Adaptive Motion Generation Using Uncertainty-Driven Foresight Prediction

Uncertainty of environments has long been a difficult characteristic to handle, when performing real-world robot tasks. This is because the uncertainty produces unexpected observations that cannot be covered by manual scripting. Learning based robot controlling methods are a promising approach for generating flexible motions against unknown situations, but still tend to suffer under uncertainty due to its deterministic nature. In order to adaptively perform the target task under such conditions, the robot control model must be able to accurately understand the possible uncertainty, and to exploratively derive the optimal action that minimizes such uncertainty. This paper extended an existing predictive learning based robot control method, which employ foresight prediction using dynamic internal simulation. The foresight module refines the model's hidden states by sampling multiple possible futures and replace with the one that led to the lower future uncertainty. The adaptiveness of the model was evaluated on a door opening task. The door can be opened either by pushing, pulling, or sliding, but robot cannot visually distinguish which way, and is required to adapt on the fly. The results showed that the proposed model adaptively diverged its motion through interaction with the door, whereas conventional methods failed to stably diverge. The models were analyzed on Lyapunov exponents of RNN hidden states which reflect the possible divergence at each time step during task execution. The result indicated that the foresight module biased the model to consider future consequences, which lead to embedding uncertainties at the policy of the robot controller, rather than the resultant observation. This is beneficial for implementing adaptive behaviors, which indices derivation of diverse motion during exploration.

Deep Active Visual Attention for Real-time Robot Motion Generation: Emergence of Tool-body Assimilation and Adaptive Tool-use

Sufficiently perceiving the environment is a critical factor in robot motion generation. Although the introduction of deep visual processing models have contributed in extending this ability, existing methods lack in the ability to actively modify what to perceive; humans perform internally during visual cognitive processes. This paper addresses the issue by proposing a novel robot motion generation model, inspired by a human cognitive structure. The model incorporates a state-driven active top-down visual attention module, which acquires attentions that can actively change targets based on task states. We term such attentions as role-based attentions, since the acquired attention directed to targets that shared a coherent role throughout the motion. The model was trained on a robot tool-use task, in which the role-based attentions perceived the robot grippers and tool as identical end-effectors, during object picking and object dragging motions respectively. This is analogous to a biological phenomenon called tool-body assimilation, in which one regards a handled tool as an extension of one's body. The results suggested an improvement of flexibility in model's visual perception, which sustained stable attention and motion even if it was provided with untrained tools or exposed to experimenter's distractions.

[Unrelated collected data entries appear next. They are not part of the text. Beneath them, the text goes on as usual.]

## config.mk

```make
export PLATFORM = sky130hd
export DESIGN_NAME = bus_arb_fsm_flat
export DESIGN_NICKNAME = d
export VERILOG_FILES = /design/src/rtl/bus_fsm_pkg.sv /design/src/rtl/bus_arb_fsm_if.sv /design/src/rtl/bus_arb_fsm_rr_pick.sv /design/src/rtl/bus_arb_fsm.sv /design/src/flat_wrapper.sv
export SDC_FILE = /design/constraint.sdc
export NUM_CORES = 1
export LEC_CHECK = 0
export CELL_PAD_IN_SITES_DETAIL_PLACEMENT = 1
export CELL_PAD_IN_SITES_GLOBAL_PLACEMENT = 2
export CORE_MARGIN = 8
export CORE_UTILIZATION = 27
export DETAILED_ROUTE_END_ITERATION = 10
export GPL_TIMING_DRIVEN = 1
export PLACE_DENSITY = 0.79
export SYNTH_ARGS = -nofsm -noshare
export SYNTH_HDL_FRONTEND = slang
export SYNTH_HIERARCHICAL = 1
export SYNTH_SLANG_ARGS = --single-unit
```

## constraint.sdc

```tcl
create_clock -name clk -period 1.5 [get_ports clk]
set_input_delay 0.15 -clock clk [delete_from_list [all_inputs] [get_ports clk]]
set_output_delay 0.15 -clock clk [all_outputs]
set_load 0.01 [all_outputs]
```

Guided Visual Attention Model Based on Interactions Between Top-down and Bottom-up Information for Robot Pose Prediction

Learning to control a robot commonly requires mapping between robot states and camera images, where conventional deep vision models require large training dataset. Existing visual attention models, such as Deep Spatial Autoencoders, have improved the data-efficiency by training the model to selectively extract only the task relevant image area. However, since the models are unable to select attention targets on demand, the diversity of trainable tasks are limited. This paper proposed a novel Key-Query-Value formulated visual attention model which can be guided to a certain attention target. The model creates an attention heatmap from Key and Query, and selectively extracts the attended data represented in Value. Such structure is capable of incorporating external inputs to create the Query, which will be trained to represent the target objects. The separation of Query creation improved the model's flexibility, enabling to simultaneously obtain and switch between multiple targets in a top-down manner. The proposed model is experimented on a simulator and a real-world environment, showing better performance compared to existing end-to-end robot vision models. The results of real-world experiments indicated the model's high scalability and extendiblity on robot controlling tasks.